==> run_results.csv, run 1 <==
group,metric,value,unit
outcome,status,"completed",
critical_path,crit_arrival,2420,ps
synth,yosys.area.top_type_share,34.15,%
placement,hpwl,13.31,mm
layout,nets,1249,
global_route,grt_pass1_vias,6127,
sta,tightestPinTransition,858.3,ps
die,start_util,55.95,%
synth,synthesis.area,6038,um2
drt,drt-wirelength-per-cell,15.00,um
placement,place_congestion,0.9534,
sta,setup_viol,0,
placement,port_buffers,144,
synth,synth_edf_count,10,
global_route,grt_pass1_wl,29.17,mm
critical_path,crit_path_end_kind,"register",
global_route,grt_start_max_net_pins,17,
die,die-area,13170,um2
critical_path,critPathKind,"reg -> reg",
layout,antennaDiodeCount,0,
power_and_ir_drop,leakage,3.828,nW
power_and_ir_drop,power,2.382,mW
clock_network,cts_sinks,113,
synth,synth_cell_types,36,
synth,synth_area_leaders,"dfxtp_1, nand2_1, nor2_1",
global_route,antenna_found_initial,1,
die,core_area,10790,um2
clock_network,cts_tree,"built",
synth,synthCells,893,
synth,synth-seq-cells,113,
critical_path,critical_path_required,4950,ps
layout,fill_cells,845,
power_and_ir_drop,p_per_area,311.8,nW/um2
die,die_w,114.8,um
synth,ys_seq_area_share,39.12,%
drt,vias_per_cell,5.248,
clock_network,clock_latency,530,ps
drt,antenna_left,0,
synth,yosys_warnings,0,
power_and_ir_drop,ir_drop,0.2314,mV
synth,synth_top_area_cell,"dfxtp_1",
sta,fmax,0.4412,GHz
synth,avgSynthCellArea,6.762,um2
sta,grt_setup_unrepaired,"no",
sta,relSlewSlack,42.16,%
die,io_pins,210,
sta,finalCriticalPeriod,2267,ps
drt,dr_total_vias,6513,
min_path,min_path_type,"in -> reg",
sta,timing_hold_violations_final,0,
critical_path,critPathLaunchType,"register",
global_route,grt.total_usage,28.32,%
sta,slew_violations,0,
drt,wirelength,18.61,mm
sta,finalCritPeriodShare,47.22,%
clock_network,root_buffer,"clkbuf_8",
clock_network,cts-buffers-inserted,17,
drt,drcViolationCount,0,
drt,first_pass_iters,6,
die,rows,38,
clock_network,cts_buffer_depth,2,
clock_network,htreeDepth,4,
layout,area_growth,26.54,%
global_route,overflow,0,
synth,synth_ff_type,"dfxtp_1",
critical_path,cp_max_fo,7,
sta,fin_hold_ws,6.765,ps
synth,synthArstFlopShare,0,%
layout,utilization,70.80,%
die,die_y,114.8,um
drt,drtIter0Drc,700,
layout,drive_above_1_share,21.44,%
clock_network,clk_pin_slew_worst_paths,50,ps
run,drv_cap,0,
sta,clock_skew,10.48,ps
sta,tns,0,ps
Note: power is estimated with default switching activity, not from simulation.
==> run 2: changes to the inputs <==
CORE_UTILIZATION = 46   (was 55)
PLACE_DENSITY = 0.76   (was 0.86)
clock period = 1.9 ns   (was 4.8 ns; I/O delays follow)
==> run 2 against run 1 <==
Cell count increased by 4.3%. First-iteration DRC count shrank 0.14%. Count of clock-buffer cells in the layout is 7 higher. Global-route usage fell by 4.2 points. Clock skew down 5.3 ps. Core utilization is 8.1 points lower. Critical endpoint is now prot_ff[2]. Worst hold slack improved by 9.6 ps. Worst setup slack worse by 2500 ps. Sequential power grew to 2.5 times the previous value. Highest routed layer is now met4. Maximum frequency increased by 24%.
* * *
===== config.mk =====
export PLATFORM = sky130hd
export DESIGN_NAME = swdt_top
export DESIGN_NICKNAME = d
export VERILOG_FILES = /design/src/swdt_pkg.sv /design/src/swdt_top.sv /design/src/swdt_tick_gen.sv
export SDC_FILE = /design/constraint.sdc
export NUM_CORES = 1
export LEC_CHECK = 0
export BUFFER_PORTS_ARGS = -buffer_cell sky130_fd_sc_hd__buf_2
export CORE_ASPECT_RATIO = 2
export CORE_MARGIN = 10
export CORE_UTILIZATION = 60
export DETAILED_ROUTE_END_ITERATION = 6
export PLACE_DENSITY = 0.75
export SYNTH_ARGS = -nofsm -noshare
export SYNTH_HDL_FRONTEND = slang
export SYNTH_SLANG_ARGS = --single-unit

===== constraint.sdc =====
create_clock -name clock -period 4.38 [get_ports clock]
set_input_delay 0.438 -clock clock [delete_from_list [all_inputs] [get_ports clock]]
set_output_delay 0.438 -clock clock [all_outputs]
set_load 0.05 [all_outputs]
---
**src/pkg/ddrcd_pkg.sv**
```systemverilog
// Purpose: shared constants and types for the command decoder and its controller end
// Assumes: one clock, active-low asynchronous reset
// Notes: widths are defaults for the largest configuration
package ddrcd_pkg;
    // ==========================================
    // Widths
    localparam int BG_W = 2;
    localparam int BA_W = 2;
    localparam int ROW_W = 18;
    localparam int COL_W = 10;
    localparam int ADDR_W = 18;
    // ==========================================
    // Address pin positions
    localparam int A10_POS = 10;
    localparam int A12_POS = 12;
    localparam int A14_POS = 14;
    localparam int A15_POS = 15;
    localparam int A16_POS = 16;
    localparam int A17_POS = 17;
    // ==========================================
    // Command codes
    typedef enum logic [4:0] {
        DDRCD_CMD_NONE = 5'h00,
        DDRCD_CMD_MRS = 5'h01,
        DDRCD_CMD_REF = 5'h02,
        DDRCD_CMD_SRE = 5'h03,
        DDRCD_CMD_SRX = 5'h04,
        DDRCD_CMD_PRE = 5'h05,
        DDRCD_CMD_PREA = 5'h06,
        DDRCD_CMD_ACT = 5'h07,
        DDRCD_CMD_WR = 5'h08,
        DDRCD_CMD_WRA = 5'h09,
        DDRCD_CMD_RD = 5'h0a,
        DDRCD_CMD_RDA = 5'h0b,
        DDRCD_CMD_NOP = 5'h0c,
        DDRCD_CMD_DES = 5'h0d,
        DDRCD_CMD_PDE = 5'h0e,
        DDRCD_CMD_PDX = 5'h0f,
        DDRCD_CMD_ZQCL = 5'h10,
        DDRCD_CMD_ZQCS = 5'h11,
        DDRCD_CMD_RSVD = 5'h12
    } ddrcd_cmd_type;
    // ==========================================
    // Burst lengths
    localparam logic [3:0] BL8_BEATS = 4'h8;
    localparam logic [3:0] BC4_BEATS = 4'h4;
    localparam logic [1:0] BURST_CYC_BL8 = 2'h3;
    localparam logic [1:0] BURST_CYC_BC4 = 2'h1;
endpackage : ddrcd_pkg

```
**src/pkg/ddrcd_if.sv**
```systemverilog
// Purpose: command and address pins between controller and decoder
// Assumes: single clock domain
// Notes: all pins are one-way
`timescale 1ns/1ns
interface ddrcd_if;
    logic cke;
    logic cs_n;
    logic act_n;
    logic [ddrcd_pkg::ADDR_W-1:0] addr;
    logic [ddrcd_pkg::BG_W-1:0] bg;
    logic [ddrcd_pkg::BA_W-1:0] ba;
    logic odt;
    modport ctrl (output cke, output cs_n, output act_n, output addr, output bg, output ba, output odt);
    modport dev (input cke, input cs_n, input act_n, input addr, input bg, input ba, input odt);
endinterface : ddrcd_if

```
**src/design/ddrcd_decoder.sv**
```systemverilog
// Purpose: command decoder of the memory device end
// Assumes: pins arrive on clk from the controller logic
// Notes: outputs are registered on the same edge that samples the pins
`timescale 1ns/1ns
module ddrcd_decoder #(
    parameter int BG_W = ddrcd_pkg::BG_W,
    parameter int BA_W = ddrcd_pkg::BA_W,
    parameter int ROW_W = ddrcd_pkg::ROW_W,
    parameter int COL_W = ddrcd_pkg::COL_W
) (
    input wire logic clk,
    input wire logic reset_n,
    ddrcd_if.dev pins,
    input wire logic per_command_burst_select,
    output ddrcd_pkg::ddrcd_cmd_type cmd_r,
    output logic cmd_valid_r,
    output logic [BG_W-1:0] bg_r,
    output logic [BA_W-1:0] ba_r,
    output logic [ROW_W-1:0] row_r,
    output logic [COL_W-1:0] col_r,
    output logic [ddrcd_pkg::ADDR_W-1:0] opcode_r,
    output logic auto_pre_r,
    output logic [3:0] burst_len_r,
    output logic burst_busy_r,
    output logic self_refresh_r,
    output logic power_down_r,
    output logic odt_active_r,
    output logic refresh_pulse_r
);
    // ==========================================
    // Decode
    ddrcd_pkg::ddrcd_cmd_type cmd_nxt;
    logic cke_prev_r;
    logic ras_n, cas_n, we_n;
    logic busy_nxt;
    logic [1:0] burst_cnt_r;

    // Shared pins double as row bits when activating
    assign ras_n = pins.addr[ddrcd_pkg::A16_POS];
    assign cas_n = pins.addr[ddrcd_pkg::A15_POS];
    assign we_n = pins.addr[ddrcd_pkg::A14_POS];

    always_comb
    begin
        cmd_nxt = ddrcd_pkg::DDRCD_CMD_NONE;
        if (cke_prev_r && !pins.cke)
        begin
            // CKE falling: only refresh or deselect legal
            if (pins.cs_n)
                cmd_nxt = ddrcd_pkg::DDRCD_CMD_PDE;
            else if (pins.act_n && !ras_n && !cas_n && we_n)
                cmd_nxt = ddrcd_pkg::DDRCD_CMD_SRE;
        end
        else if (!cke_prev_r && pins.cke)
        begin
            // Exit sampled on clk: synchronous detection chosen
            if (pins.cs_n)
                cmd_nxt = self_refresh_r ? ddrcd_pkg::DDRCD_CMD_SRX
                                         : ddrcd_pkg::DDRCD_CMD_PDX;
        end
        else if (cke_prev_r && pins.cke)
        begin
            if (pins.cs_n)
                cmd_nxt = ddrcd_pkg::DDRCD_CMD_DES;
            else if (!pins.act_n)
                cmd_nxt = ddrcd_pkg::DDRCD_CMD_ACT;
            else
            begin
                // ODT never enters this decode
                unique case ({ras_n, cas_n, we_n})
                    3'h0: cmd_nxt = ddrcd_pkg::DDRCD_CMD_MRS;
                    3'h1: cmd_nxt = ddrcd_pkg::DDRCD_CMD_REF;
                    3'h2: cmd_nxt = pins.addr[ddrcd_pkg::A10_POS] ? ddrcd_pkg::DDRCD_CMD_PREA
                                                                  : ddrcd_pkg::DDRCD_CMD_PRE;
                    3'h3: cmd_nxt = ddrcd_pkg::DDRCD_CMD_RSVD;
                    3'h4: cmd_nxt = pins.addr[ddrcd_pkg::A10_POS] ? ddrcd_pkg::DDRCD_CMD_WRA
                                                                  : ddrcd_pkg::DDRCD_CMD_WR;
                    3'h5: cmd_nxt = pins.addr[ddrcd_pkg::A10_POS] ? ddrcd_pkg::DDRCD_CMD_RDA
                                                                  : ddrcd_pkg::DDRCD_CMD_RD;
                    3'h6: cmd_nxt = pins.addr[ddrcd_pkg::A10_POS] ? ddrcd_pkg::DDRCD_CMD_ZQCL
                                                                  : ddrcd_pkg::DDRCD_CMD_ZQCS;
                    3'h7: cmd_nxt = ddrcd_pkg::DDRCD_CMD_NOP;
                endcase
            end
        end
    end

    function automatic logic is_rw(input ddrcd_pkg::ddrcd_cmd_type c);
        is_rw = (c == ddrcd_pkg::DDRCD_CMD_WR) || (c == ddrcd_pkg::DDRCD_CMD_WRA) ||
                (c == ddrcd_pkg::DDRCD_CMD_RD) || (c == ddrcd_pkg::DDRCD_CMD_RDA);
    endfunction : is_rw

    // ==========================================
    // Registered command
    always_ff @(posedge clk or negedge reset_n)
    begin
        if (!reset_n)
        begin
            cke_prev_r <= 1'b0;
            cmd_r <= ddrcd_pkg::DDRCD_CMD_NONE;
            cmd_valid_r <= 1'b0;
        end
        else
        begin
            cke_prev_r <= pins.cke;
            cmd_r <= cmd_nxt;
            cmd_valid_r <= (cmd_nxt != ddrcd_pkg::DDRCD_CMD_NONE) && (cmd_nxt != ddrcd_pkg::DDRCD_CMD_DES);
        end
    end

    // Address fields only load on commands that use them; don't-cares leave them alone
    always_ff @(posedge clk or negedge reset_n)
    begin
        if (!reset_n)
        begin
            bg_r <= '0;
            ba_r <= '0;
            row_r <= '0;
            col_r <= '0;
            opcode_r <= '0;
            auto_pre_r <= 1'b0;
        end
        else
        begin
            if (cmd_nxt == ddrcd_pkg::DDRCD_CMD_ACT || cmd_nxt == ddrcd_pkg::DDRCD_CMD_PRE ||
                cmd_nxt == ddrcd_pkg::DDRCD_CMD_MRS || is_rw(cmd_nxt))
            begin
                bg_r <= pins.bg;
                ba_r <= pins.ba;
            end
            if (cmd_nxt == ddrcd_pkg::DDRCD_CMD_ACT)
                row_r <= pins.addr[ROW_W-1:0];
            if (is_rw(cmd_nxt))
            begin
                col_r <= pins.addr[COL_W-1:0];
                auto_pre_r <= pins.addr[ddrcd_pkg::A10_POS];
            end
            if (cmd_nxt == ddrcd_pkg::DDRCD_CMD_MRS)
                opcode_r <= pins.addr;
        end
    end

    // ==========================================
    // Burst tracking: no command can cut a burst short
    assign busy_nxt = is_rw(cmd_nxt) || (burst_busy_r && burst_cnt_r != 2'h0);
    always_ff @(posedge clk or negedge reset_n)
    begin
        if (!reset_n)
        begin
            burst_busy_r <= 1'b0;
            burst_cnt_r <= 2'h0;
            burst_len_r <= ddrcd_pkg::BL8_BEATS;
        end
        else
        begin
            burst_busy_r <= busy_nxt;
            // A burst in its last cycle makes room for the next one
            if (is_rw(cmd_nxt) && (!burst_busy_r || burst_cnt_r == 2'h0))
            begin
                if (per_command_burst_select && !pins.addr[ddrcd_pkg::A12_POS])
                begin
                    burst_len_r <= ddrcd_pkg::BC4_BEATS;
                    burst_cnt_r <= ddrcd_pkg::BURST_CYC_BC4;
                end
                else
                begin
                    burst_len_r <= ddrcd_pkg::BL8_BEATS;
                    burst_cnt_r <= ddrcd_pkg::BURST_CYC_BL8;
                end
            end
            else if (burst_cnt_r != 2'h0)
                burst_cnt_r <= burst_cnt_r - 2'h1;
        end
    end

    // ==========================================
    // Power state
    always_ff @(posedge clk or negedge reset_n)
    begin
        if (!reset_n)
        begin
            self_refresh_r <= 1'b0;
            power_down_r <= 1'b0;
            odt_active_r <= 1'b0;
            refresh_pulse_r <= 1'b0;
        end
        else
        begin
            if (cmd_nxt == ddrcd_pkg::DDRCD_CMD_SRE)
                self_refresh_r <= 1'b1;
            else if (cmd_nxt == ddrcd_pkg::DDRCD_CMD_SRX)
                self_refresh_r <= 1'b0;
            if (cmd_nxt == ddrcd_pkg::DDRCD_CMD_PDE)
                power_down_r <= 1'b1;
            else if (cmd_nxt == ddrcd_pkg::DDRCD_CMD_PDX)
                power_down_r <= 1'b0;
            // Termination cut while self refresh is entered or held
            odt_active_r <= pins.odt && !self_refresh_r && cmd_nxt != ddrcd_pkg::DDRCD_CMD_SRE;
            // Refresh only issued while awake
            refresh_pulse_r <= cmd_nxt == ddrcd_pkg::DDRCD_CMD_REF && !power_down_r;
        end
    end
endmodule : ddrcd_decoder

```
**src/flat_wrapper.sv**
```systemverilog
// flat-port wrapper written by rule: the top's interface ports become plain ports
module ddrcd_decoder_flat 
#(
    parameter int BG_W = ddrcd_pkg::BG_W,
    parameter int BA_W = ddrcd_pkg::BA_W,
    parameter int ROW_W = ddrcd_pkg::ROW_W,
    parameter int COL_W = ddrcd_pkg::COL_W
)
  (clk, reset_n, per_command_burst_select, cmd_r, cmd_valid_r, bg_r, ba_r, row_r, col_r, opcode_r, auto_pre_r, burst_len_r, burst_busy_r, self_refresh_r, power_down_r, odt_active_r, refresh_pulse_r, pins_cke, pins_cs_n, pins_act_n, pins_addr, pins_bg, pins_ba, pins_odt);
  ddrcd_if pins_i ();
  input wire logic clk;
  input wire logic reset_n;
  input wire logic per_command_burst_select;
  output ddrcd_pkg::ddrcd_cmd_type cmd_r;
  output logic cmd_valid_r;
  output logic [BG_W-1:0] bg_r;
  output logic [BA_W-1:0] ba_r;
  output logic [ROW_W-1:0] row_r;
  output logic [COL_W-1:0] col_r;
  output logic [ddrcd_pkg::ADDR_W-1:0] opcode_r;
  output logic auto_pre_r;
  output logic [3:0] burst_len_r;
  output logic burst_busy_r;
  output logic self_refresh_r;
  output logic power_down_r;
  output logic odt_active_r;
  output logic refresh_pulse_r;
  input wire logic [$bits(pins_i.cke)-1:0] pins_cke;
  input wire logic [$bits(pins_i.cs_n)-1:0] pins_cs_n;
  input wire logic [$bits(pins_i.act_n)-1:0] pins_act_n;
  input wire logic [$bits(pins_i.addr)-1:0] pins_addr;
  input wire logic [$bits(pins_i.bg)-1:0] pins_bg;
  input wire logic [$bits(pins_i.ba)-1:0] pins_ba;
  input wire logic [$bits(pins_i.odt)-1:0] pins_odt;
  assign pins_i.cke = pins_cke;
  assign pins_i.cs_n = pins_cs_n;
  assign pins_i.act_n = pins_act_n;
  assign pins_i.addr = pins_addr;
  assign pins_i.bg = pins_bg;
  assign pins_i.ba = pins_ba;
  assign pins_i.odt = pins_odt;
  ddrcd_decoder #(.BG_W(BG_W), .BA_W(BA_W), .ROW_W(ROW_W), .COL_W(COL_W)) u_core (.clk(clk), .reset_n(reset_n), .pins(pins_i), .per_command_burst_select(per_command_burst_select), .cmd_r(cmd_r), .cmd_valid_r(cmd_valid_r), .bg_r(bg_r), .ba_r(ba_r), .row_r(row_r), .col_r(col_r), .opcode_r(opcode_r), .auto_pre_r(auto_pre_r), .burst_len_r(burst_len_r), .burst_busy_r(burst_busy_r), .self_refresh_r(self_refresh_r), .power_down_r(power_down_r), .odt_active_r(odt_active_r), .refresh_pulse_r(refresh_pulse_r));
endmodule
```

_BRIEF_
When you reach the line in the material above that holds "clock_network,clock_latency,530,ps", begin reproducing lines exactly, and stop after the line that holds "Cell count increased".

_SOLUTION_
clock_network,clock_latency,530,ps
drt,antenna_left,0,
synth,yosys_warnings,0,
power_and_ir_drop,ir_drop,0.2314,mV
synth,synth_top_area_cell,"dfxtp_1",
sta,fmax,0.4412,GHz
synth,avgSynthCellArea,6.762,um2
sta,grt_setup_unrepaired,"no",
sta,relSlewSlack,42.16,%
die,io_pins,210,
sta,finalCriticalPeriod,2267,ps
drt,dr_total_vias,6513,
min_path,min_path_type,"in -> reg",
sta,timing_hold_violations_final,0,
critical_path,critPathLaunchType,"register",
global_route,grt.total_usage,28.32,%
sta,slew_violations,0,
drt,wirelength,18.61,mm
sta,finalCritPeriodShare,47.22,%
clock_network,root_buffer,"clkbuf_8",
clock_network,cts-buffers-inserted,17,
drt,drcViolationCount,0,
drt,first_pass_iters,6,
die,rows,38,
clock_network,cts_buffer_depth,2,
clock_network,htreeDepth,4,
layout,area_growth,26.54,%
global_route,overflow,0,
synth,synth_ff_type,"dfxtp_1",
critical_path,cp_max_fo,7,
sta,fin_hold_ws,6.765,ps
synth,synthArstFlopShare,0,%
layout,utilization,70.80,%
die,die_y,114.8,um
drt,drtIter0Drc,700,
layout,drive_above_1_share,21.44,%
clock_network,clk_pin_slew_worst_paths,50,ps
run,drv_cap,0,
sta,clock_skew,10.48,ps
sta,tns,0,ps
Note: power is estimated with default switching activity, not from simulation.
==> run 2: changes to the inputs <==
CORE_UTILIZATION = 46   (was 55)
PLACE_DENSITY = 0.76   (was 0.86)
clock period = 1.9 ns   (was 4.8 ns; I/O delays follow)
==> run 2 against run 1 <==
Cell count increased by 4.3%. First-iteration DRC count shrank 0.14%. Count of clock-buffer cells in the layout is 7 higher. Global-route usage fell by 4.2 points. Clock skew down 5.3 ps. Core utilization is 8.1 points lower. Critical endpoint is now prot_ff[2]. Worst hold slack improved by 9.6 ps. Worst setup slack worse by 2500 ps. Sequential power grew to 2.5 times the previous value. Highest routed layer is now met4. Maximum frequency increased by 24%.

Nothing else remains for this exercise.